This design comes from an exercise in tuning for small area on the open sky130 flow, not from production work.
Function was checked by simulation only, so behaviour that the tests miss may differ from the original.
No driver is modelled on the clock port, so clocking that relies on it looks cheaper here than on a real chip.
Power figures rest on the tool's default switching activity, not on a simulated workload.

**flow/flow/run.sh**
```bash
#!/bin/bash
set -euo pipefail
export BUFFER_PORTS_ARGS="-buffer_cell sky130_fd_sc_hd__buf_1"
export CTS_ARGS="-sink_clustering_enable -repair_clock_nets -dont_use_dummy_load"
bash standard.sh > standard_flow.log 2>&1
```
**flow/standard.sh**
```bash
#!/bin/bash
# synth_recipe.tcl (not shown) runs the flow's synth.tcl, then flattens the netlist and writes it again
# the make line also repeats each setting of config.mk as NAME=value (left out here)
make -C /OpenROAD-flow-scripts/flow DESIGN_CONFIG=/design/flow/config.mk WORK_HOME=/design/flow/orfs CLKGATE_MAP_FILE= SYNTH_SCRIPT=/design/flow/synth_recipe.tcl "${@:-finish}"
```
**flow/config.mk**
```make
export PLATFORM = sky130hd
export DESIGN_NAME = cfs
export DESIGN_NICKNAME = cfs
export VERILOG_FILES = /design/flow/design.v
export SDC_FILE = /design/flow/constraint.sdc
export NUM_CORES = 4
export LEC_CHECK = 0
export CAP_MARGIN = 20
export CORE_MARGIN = 2
export CORE_UTILIZATION = 60
export SLEW_MARGIN = 20
```
**flow/constraint.sdc**
```tcl
create_clock -name core_clock -period 6.0 [get_ports {clk}]
set_input_delay 1.2000 -clock core_clock [delete_from_list [all_inputs] [get_ports {clk}]]
set_output_delay 1.2000 -clock core_clock [all_outputs]
set_load 0.01 [all_outputs]
```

Requirement →
What is needed is an exact copy of every entry above.

Answer box →
This design comes from an exercise in tuning for small area on the open sky130 flow, not from production work.
Function was checked by simulation only, so behaviour that the tests miss may differ from the original.
No driver is modelled on the clock port, so clocking that relies on it looks cheaper here than on a real chip.
Power figures rest on the tool's default switching activity, not on a simulated workload.

**flow/flow/run.sh**
```bash
#!/bin/bash
set -euo pipefail
export BUFFER_PORTS_ARGS="-buffer_cell sky130_fd_sc_hd__buf_1"
export CTS_ARGS="-sink_clustering_enable -repair_clock_nets -dont_use_dummy_load"
bash standard.sh > standard_flow.log 2>&1
```
**flow/standard.sh**
```bash
#!/bin/bash
# synth_recipe.tcl (not shown) runs the flow's synth.tcl, then flattens the netlist and writes it again
# the make line also repeats each setting of config.mk as NAME=value (left out here)
make -C /OpenROAD-flow-scripts/flow DESIGN_CONFIG=/design/flow/config.mk WORK_HOME=/design/flow/orfs CLKGATE_MAP_FILE= SYNTH_SCRIPT=/design/flow/synth_recipe.tcl "${@:-finish}"
```
**flow/config.mk**
```make
export PLATFORM = sky130hd
export DESIGN_NAME = cfs
export DESIGN_NICKNAME = cfs
export VERILOG_FILES = /design/flow/design.v
export SDC_FILE = /design/flow/constraint.sdc
export NUM_CORES = 4
export LEC_CHECK = 0
export CAP_MARGIN = 20
export CORE_MARGIN = 2
export CORE_UTILIZATION = 60
export SLEW_MARGIN = 20
```
**flow/constraint.sdc**
```tcl
create_clock -name core_clock -period 6.0 [get_ports {clk}]
set_input_delay 1.2000 -clock core_clock [delete_from_list [all_inputs] [get_ports {clk}]]
set_output_delay 1.2000 -clock core_clock [all_outputs]
set_load 0.01 [all_outputs]
```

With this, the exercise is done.